The Vertex Separator Problem for a graph is to find the smallest collection of vertices whose removal breaks the graph into two disconnected subsets that satisfy specified size constraints. The Vertex Separator Problem was formulated in the paper 10.1016/j.ejor.2014.05.042 as a continuous (non-concave/non-convex) bilinear quadratic program. In this paper, we develop a more general continuous bilinear program which incorporates vertex weights, and which applies to the coarse graphs that are generated in a multilevel compression of the original Vertex Separator Problem. We develop a method for improving upon a given vertex separator by applying a Mountain Climbing Algorithm to the bilinear program using an incidence vector for the separator as a starting guess. Sufficient conditions are developed under which the algorithm can improve upon the starting guess after at most two iterations. The refinement algorithm is augmented with a perturbation technique to enable escapes from local optima and is embedded in a multilevel framework for solving large scale instances of the problem.
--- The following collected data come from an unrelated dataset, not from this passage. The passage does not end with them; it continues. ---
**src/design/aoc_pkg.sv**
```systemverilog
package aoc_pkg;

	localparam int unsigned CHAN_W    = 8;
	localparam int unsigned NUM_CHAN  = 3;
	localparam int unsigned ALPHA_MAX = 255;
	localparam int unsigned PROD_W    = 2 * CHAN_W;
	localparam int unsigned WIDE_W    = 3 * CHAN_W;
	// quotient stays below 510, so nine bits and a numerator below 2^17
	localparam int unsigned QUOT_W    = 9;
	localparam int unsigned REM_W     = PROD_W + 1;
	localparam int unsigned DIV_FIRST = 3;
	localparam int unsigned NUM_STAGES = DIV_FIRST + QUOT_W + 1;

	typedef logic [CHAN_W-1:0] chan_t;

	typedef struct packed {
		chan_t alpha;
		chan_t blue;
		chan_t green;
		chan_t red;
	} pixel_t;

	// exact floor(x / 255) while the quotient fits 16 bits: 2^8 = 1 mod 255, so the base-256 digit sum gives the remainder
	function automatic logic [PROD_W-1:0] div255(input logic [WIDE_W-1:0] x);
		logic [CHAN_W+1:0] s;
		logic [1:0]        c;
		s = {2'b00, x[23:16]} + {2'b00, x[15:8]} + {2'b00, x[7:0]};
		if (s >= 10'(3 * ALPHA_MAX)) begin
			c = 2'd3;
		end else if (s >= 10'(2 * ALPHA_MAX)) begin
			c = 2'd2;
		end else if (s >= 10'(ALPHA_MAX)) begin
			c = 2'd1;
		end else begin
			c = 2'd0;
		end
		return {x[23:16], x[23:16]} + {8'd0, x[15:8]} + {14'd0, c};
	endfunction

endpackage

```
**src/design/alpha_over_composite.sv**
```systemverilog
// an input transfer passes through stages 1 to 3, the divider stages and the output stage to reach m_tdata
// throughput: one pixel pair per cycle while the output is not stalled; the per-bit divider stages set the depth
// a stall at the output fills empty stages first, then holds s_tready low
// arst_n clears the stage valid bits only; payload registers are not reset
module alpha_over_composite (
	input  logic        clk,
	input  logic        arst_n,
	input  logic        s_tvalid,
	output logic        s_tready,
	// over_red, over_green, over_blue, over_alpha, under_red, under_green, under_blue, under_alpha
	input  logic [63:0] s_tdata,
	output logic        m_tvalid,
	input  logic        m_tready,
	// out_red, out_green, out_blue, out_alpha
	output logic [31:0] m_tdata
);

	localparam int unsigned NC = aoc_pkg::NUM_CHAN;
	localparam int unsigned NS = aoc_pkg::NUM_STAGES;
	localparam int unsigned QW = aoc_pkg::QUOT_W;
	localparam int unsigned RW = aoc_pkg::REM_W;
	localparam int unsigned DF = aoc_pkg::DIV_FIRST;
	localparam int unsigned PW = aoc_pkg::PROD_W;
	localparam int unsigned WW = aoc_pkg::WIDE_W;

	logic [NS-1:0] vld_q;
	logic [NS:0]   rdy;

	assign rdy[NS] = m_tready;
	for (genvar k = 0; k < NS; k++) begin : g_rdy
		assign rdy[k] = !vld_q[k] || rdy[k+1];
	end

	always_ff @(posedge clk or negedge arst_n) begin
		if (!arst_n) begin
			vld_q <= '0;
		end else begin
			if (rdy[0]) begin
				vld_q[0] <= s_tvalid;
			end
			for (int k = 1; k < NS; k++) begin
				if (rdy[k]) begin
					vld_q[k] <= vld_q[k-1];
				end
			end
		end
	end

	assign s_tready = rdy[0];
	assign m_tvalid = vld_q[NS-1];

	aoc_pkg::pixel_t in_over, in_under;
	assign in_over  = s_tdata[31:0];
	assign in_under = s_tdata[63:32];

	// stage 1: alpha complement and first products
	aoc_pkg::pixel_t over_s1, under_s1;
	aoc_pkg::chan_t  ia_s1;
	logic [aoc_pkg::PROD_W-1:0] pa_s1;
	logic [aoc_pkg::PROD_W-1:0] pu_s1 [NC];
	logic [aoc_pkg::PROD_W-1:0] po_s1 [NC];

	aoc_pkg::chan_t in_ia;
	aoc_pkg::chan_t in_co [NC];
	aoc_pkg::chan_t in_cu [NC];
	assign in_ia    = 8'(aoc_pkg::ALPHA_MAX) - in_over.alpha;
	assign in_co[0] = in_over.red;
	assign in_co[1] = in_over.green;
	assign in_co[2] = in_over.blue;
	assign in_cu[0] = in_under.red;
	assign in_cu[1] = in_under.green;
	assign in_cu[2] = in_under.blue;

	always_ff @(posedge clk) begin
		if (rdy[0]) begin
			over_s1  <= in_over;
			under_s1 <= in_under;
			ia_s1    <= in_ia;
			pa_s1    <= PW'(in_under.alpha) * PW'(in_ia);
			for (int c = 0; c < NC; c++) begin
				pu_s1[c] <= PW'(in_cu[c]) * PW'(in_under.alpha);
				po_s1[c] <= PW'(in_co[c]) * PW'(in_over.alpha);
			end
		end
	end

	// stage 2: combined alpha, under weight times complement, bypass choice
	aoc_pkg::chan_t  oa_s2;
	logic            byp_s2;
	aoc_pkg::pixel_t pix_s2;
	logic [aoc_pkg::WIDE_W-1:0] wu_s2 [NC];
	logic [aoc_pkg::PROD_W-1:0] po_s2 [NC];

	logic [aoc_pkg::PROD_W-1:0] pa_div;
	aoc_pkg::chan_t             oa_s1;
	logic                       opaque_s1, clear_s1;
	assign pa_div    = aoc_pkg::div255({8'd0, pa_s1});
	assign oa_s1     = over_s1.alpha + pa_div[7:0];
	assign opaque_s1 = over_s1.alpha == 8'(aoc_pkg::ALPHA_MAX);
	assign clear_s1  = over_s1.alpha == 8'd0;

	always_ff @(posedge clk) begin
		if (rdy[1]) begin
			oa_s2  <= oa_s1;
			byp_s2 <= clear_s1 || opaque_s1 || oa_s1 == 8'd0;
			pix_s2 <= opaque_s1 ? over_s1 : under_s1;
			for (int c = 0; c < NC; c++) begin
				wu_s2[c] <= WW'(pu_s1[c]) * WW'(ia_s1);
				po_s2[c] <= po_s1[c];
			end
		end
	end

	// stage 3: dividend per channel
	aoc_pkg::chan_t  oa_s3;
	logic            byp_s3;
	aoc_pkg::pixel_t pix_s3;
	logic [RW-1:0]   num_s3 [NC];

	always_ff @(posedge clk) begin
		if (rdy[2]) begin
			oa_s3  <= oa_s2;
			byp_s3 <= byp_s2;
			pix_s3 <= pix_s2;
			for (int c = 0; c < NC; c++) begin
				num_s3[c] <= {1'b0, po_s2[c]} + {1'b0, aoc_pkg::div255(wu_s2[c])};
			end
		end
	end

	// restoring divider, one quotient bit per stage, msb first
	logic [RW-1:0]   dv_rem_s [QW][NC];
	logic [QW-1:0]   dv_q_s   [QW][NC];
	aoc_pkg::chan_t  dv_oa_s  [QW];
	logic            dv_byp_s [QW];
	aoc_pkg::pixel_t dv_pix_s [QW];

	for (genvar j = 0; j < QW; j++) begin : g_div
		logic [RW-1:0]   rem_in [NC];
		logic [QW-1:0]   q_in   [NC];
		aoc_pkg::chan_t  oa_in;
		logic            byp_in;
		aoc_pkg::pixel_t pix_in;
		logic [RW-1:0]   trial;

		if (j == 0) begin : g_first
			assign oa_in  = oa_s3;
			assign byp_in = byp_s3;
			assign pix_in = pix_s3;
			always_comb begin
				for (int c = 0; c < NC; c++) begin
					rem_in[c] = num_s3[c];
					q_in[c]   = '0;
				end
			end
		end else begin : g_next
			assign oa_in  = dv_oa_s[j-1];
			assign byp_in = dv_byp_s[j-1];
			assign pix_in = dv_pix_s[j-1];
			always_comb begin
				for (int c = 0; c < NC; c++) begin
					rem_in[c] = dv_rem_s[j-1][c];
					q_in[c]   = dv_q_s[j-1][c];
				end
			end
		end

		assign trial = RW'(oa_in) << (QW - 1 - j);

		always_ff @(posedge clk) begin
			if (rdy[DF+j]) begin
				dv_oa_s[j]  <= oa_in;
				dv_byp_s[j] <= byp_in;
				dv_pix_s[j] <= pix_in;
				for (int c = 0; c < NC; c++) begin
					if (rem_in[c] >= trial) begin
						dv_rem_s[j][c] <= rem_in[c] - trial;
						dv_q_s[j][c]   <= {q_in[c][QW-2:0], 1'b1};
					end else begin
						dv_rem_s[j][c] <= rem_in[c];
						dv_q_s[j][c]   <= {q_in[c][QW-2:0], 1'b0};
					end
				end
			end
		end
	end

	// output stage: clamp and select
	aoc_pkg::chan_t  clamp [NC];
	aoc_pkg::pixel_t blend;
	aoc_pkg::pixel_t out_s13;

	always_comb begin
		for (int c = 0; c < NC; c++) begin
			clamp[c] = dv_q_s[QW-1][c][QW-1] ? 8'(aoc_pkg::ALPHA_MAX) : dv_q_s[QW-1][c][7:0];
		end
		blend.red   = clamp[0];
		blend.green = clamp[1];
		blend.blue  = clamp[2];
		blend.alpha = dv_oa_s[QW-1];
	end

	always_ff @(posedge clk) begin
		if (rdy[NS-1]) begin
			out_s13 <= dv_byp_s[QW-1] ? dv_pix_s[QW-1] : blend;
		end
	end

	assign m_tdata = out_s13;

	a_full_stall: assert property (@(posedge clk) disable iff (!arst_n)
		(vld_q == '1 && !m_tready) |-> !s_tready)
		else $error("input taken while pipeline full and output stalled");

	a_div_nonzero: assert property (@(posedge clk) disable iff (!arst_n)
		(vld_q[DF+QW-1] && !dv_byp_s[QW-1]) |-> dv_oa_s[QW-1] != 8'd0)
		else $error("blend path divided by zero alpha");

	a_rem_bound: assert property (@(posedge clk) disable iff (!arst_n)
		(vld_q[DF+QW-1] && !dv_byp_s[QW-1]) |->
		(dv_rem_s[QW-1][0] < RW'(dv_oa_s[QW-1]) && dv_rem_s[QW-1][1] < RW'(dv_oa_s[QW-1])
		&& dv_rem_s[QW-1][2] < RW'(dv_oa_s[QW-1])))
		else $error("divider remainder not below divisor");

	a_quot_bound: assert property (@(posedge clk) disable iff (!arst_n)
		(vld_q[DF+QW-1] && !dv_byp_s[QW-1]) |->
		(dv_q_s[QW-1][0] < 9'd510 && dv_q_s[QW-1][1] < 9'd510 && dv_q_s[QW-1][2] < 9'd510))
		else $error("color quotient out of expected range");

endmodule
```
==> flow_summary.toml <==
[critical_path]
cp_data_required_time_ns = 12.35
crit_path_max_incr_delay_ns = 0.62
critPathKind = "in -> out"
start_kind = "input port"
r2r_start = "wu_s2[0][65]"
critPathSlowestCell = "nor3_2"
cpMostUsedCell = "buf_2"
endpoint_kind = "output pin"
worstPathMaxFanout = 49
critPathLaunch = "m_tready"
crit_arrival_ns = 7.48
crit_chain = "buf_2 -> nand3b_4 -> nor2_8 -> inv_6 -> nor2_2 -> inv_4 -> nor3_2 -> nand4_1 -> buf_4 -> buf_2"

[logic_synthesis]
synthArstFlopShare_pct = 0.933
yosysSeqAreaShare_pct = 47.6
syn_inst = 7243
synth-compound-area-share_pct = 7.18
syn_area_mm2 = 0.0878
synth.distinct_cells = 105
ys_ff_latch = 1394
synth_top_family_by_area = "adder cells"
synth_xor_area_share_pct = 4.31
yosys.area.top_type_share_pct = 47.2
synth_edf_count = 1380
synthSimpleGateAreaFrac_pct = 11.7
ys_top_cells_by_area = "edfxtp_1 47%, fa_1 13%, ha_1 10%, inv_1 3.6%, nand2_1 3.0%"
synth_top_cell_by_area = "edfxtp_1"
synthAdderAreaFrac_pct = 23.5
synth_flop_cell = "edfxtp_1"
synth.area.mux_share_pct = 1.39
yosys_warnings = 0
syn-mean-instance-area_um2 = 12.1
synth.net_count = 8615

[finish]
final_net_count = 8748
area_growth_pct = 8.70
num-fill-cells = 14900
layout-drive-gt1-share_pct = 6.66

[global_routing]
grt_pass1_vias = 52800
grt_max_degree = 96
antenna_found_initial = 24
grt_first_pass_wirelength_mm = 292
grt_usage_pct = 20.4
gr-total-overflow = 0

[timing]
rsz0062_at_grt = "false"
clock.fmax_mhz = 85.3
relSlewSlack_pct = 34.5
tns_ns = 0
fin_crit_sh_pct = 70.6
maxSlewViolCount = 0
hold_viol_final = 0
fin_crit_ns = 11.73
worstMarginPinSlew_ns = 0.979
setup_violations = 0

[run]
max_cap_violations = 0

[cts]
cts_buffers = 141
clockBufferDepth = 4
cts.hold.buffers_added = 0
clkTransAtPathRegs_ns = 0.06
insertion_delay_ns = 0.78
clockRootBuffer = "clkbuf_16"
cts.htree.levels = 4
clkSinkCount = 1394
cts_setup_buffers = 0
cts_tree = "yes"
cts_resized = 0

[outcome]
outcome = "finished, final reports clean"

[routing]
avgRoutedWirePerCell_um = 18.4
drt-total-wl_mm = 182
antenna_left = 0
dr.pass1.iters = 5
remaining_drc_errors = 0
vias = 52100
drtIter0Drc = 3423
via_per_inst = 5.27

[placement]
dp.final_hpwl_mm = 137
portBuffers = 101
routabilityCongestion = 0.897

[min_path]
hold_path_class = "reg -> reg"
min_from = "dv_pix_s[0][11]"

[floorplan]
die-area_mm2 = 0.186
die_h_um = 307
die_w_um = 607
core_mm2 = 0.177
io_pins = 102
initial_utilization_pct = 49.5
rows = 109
## src/rtl/core/eau_pkg.sv

```systemverilog
// ---------------------------------------------------------------------------
// eau_pkg - shared types for the 6502 effective address unit
// Item and result layouts, addressing mode codes and resolution phases.
// ---------------------------------------------------------------------------
package eau_pkg;

    localparam int unsigned SDATA_W = 48;  // 45 payload bits, padded to bytes
    localparam int unsigned MDATA_W = 24;  // 17 payload bits, padded to bytes

    typedef enum logic [3:0] {
        MODE_IMM  = 4'd0,
        MODE_ZP   = 4'd1,
        MODE_ZPX  = 4'd2,
        MODE_ZPY  = 4'd3,
        MODE_REL  = 4'd4,
        MODE_ABS  = 4'd5,
        MODE_ABSX = 4'd6,
        MODE_ABSY = 4'd7,
        MODE_IND  = 4'd8,
        MODE_INDX = 4'd9,
        MODE_INDY = 4'd10
    } t_mode;

    typedef enum logic [2:0] {
        PH_IDLE  = 3'd0,
        PH_OPLO  = 3'd1,
        PH_OPHI  = 3'd2,
        PH_PTRLO = 3'd3,
        PH_PTRHI = 3'd4
    } t_phase;

    localparam logic FUNC_START = 1'b0;
    localparam logic FUNC_DATA  = 1'b1;

    typedef struct packed {
        logic        func;
        logic [3:0]  mode;
        logic [15:0] operand_address;
        logic [7:0]  index_x;
        logic [7:0]  index_y;
        logic        need_value;
        logic [7:0]  read_data;
    } t_in_item;

    typedef struct packed {
        logic        done_res;
        logic [15:0] address;
        logic        page_crossed;
    } t_result;

    // Handshake between input stage and result stage
    typedef struct packed {
        logic full;   // input register holds an item
        logic take;   // result register can load this cycle
    } t_stage_ctl;

endpackage

```

## src/rtl/core/eau_in_stage.sv

```systemverilog
// ---------------------------------------------------------------------------
// eau_in_stage - input register
// Holds one accepted item until the result register can take its result.
// ---------------------------------------------------------------------------
module eau_in_stage
    import eau_pkg::*;
(
    input  logic       i_clk,
    input  logic       i_rst_n,
    input  logic       i_valid,
    output logic       o_ready,
    input  t_in_item   i_item,
    input  logic       i_take,
    output logic       o_fire,
    output t_stage_ctl o_ctl,
    output t_in_item   o_item
);

    logic     r_valid;
    logic     n_valid;
    t_in_item r_item;

    assign o_fire  = r_valid & i_take;
    assign o_ready = ~r_valid | o_fire;
    assign n_valid = (i_valid & o_ready) | (r_valid & ~o_fire);

    always_ff @(posedge i_clk) begin
        if (!i_rst_n) begin
            r_valid <= 1'b0;
        end else begin
            r_valid <= n_valid;
        end
    end

    // payload only
    always_ff @(posedge i_clk) begin
        if (i_valid && o_ready) begin
            r_item <= i_item;
        end
    end

    assign o_item    = r_item;
    assign o_ctl     = '{full: r_valid, take: i_take};

endmodule

```

## src/rtl/core/eau_core.sv

```systemverilog
// ---------------------------------------------------------------------------
// eau_core - address resolution step
// Holds the resolution state and works out one result per fired item.
// ---------------------------------------------------------------------------
module eau_core
    import eau_pkg::*;
(
    input  logic     i_clk,
    input  logic     i_rst_n,
    input  logic     i_fire,
    input  t_in_item i_item,
    output t_result  o_res
);

    t_phase      r_phase,  n_phase;
    logic [3:0]  r_mode,   n_mode;
    logic [7:0]  r_x,      n_x;
    logic [7:0]  r_y,      n_y;
    logic        r_value,  n_value;
    logic [7:0]  r_low,    n_low;
    logic [15:0] r_work,   n_work;

    logic [7:0]  d;
    logic [15:0] base;
    logic [7:0]  idx;
    logic [15:0] ea;
    logic        crossed;
    t_result     res;

    assign d    = i_item.read_data;
    assign base = {d, r_low};
    assign idx  = (r_mode == MODE_ABSX) ? r_x : r_y;
    assign ea   = base + {8'h00, idx};
    // page cross only counts for value reads
    assign crossed = r_value & (ea[15:8] != base[15:8]);

    always_comb begin
        n_phase = r_phase;
        n_mode  = r_mode;
        n_x     = r_x;
        n_y     = r_y;
        n_value = r_value;
        n_low   = r_low;
        n_work  = r_work;
        res     = '{done_res: 1'b1, address: 16'h0000, page_crossed: 1'b0};

        if (i_item.func == FUNC_START) begin
            // a start abandons anything in flight
            n_mode  = i_item.mode;
            n_x     = i_item.index_x;
            n_y     = i_item.index_y;
            n_value = i_item.need_value;
            unique case (i_item.mode)
                MODE_IMM, MODE_REL: begin
                    n_phase     = PH_IDLE;
                    res.address = i_item.operand_address;
                end
                MODE_ZP, MODE_ZPX, MODE_ZPY, MODE_ABS, MODE_ABSX, MODE_ABSY,
                MODE_IND, MODE_INDX, MODE_INDY: begin
                    n_phase      = PH_OPLO;
                    n_work       = i_item.operand_address;
                    res.done_res = 1'b0;
                    res.address  = i_item.operand_address;
                end
                default: begin
                    n_phase = PH_IDLE;   // unknown mode ends at zero
                end
            endcase
        end else begin
            unique case (r_phase)
                PH_OPLO: begin
                    case (r_mode)
                        MODE_ZP: begin
                            n_phase     = PH_IDLE;
                            res.address = {8'h00, d};
                        end
                        MODE_ZPX: begin
                            n_phase     = PH_IDLE;
                            res.address = {8'h00, d + r_x};
                        end
                        MODE_ZPY: begin
                            n_phase     = PH_IDLE;
                            res.address = {8'h00, d + r_y};
                        end
                        MODE_INDX: begin
                            n_phase      = PH_PTRLO;
                            n_work       = {8'h00, d + r_x};
                            res.done_res = 1'b0;
                            res.address  = {8'h00, d + r_x};
                        end
                        MODE_INDY: begin
                            n_phase      = PH_PTRLO;
                            n_work       = {8'h00, d};
                            res.done_res = 1'b0;
                            res.address  = {8'h00, d};
                        end
                        default: begin
                            n_low        = d;
                            n_phase      = PH_OPHI;
                            n_work       = r_work + 16'd1;
                            res.done_res = 1'b0;
                            res.address  = r_work + 16'd1;
                        end
                    endcase
                end
                PH_OPHI: begin
                    case (r_mode)
                        MODE_ABSX, MODE_ABSY: begin
                            n_phase          = PH_IDLE;
                            res.address      = ea;
                            res.page_crossed = crossed;
                        end
                        MODE_IND: begin
                            n_phase      = PH_PTRLO;
                            n_work       = base;
                            res.done_res = 1'b0;
                            res.address  = base;
                        end
                        default: begin
                            n_phase     = PH_IDLE;
                            res.address = base;
                        end
                    endcase
                end
                PH_PTRLO: begin
                    n_low        = d;
                    n_phase      = PH_PTRHI;
                    res.done_res = 1'b0;
                    if (r_mode == MODE_IND) begin
                        n_work      = r_work + 16'd1;
                        res.address = r_work + 16'd1;
                    end else begin
                        // zero-page pointer wraps in page zero
                        n_work      = {8'h00, r_work[7:0] + 8'd1};
                        res.address = {8'h00, r_work[7:0] + 8'd1};
                    end
                end
                PH_PTRHI: begin
                    n_phase = PH_IDLE;
                    if (r_mode == MODE_INDY) begin
                        res.address      = ea;
                        res.page_crossed = crossed;
                    end else begin
                        res.address = base;
                    end
                end
                default: begin
                    // data with nothing pending: no state change
                end
            endcase
        end
    end

    always_ff @(posedge i_clk) begin
        if (!i_rst_n) begin
            r_phase <= PH_IDLE;
            r_mode  <= 4'h0;
            r_x     <= 8'h00;
            r_y     <= 8'h00;
            r_value <= 1'b0;
            r_low   <= 8'h00;
            r_work  <= 16'h0000;
        end else if (i_fire) begin
            r_phase <= n_phase;
            r_mode  <= n_mode;
            r_x     <= n_x;
            r_y     <= n_y;
            r_value <= n_value;
            r_low   <= n_low;
            r_work  <= n_work;
        end
    end

    assign o_res = res;

endmodule

```

## src/rtl/core/eau_out_stage.sv

```systemverilog
// ---------------------------------------------------------------------------
// eau_out_stage - result register
// Holds one result until the downstream side takes it.
// ---------------------------------------------------------------------------
module eau_out_stage
    import eau_pkg::*;
(
    input  logic    i_clk,
    input  logic    i_rst_n,
    input  logic    i_load,
    input  t_result i_res,
    input  logic    i_ready,
    output logic    o_free,
    output logic    o_valid,
    output t_result o_res
);

    logic    r_valid;
    logic    n_valid;
    t_result r_res;

    assign o_free  = ~r_valid | i_ready;
    assign n_valid = i_load | (r_valid & ~i_ready);

    always_ff @(posedge i_clk) begin
        if (!i_rst_n) begin
            r_valid <= 1'b0;
        end else begin
            r_valid <= n_valid;
        end
    end

    always_ff @(posedge i_clk) begin
        if (i_load) begin
            r_res <= i_res;
        end
    end

    assign o_valid = r_valid;
    assign o_res   = r_res;

endmodule

```

## src/rtl/core/cpu6502_effective_address_unit.sv

```systemverilog
// ---------------------------------------------------------------------------
// cpu6502_effective_address_unit - 6502 addressing mode resolution
// Runs the operand and pointer fetches of a 6502 addressing mode as an
// exchange of items with memory and returns the effective address.
// ---------------------------------------------------------------------------
//  channel  | dir | tdata (lsb up)                              | tuser
//  ---------+-----+---------------------------------------------+-----------
//  s_axis   | in  | mode, operand_address, index_x, index_y,    | func
//           |     | need_value, read_data (45 bits, pad to 48)  |
//  m_axis   | out | address, page_crossed (17 bits, pad to 24)  | done_res
//
//  One item per cycle sustained while m_axis is not stalled; an accepted item
//  is loaded into the input register and its result then into the result
//  register, which raises m_axis tvalid. The step logic between them is
//  16-bit and 8-bit adds and a mode/phase mux.
//  Synchronous active-low reset clears the phase, latches and both valids.
//  A stall on m_axis holds the result; the input register still takes one
//  more item before s_axis tready drops.
// ---------------------------------------------------------------------------
module cpu6502_effective_address_unit
    import eau_pkg::*;
(
    input  logic               i_clk,
    input  logic               i_rst_n,
    input  logic               i_s_axis_tvalid,
    output logic               o_s_axis_tready,
    // mode[3:0], operand_address[19:4], index_x[27:20], index_y[35:28],
    // need_value[36], read_data[44:37], zero pad[47:45]
    input  logic [SDATA_W-1:0] i_s_axis_tdata,
    // func
    input  logic               i_s_axis_tuser,
    output logic               o_m_axis_tvalid,
    input  logic               i_m_axis_tready,
    // address[15:0], page_crossed[16], zero pad[23:17]
    output logic [MDATA_W-1:0] o_m_axis_tdata,
    // done_res
    output logic               o_m_axis_tuser
);

    t_in_item   s_item;
    t_in_item   q_item;
    t_result    c_res;
    t_result    q_res;
    t_stage_ctl ctl;
    logic       fire;
    logic       out_free;

    // unpack the slave beat
    assign s_item.func            = i_s_axis_tuser;
    assign s_item.mode            = i_s_axis_tdata[3:0];
    assign s_item.operand_address = i_s_axis_tdata[19:4];
    assign s_item.index_x         = i_s_axis_tdata[27:20];
    assign s_item.index_y         = i_s_axis_tdata[35:28];
    assign s_item.need_value      = i_s_axis_tdata[36];
    assign s_item.read_data       = i_s_axis_tdata[44:37];

    eau_in_stage u_in (
        .i_clk   (i_clk),
        .i_rst_n (i_rst_n),
        .i_valid (i_s_axis_tvalid),
        .o_ready (o_s_axis_tready),
        .i_item  (s_item),
        .i_take  (out_free),
        .o_fire  (fire),
        .o_ctl   (ctl),
        .o_item  (q_item)
    );

    // state advances only when the result can be stored
    eau_core u_core (
        .i_clk   (i_clk),
        .i_rst_n (i_rst_n),
        .i_fire  (fire),
        .i_item  (q_item),
        .o_res   (c_res)
    );

    eau_out_stage u_out (
        .i_clk   (i_clk),
        .i_rst_n (i_rst_n),
        .i_load  (fire),
        .i_res   (c_res),
        .i_ready (i_m_axis_tready),
        .o_free  (out_free),
        .o_valid (o_m_axis_tvalid),
        .o_res   (q_res)
    );

    assign o_m_axis_tdata = {7'b0000000, q_res.page_crossed, q_res.address};
    assign o_m_axis_tuser = q_res.done_res;

    // ---- assertions ----

    // a read request never carries a page-cross flag
    a_req_no_cross: assert property (@(posedge i_clk) disable iff (!i_rst_n)
        (o_m_axis_tvalid && !o_m_axis_tuser) |-> !o_m_axis_tdata[16])
        else $error("page_crossed set on a read request");

    // every stepped item lands in the result register
    a_fire_loads: assert property (@(posedge i_clk) disable iff (!i_rst_n)
        fire |=> o_m_axis_tvalid)
        else $error("stepped item produced no result");

    // full input register behind a stalled result blocks the slave side
    a_backpressure: assert property (@(posedge i_clk) disable iff (!i_rst_n)
        (ctl.full && o_m_axis_tvalid && !i_m_axis_tready) |-> !o_s_axis_tready)
        else $error("item accepted with both stages blocked");

    // no step unless the result side has room
    a_step_room: assert property (@(posedge i_clk) disable iff (!i_rst_n)
        fire |-> ctl.take)
        else $error("step without room for the result");

endmodule
```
The multilevel algorithm is shown through computational experiments to perform particularly well on communication and collaboration networks.

Suggested Citation

  • William W. Hager & James T. Hungerford & Ilya Safro, 2018. "A multilevel bilinear programming algorithm for the vertex separator problem," Computational Optimization and Applications, Springer, vol. 69(1), pages 189-223, January.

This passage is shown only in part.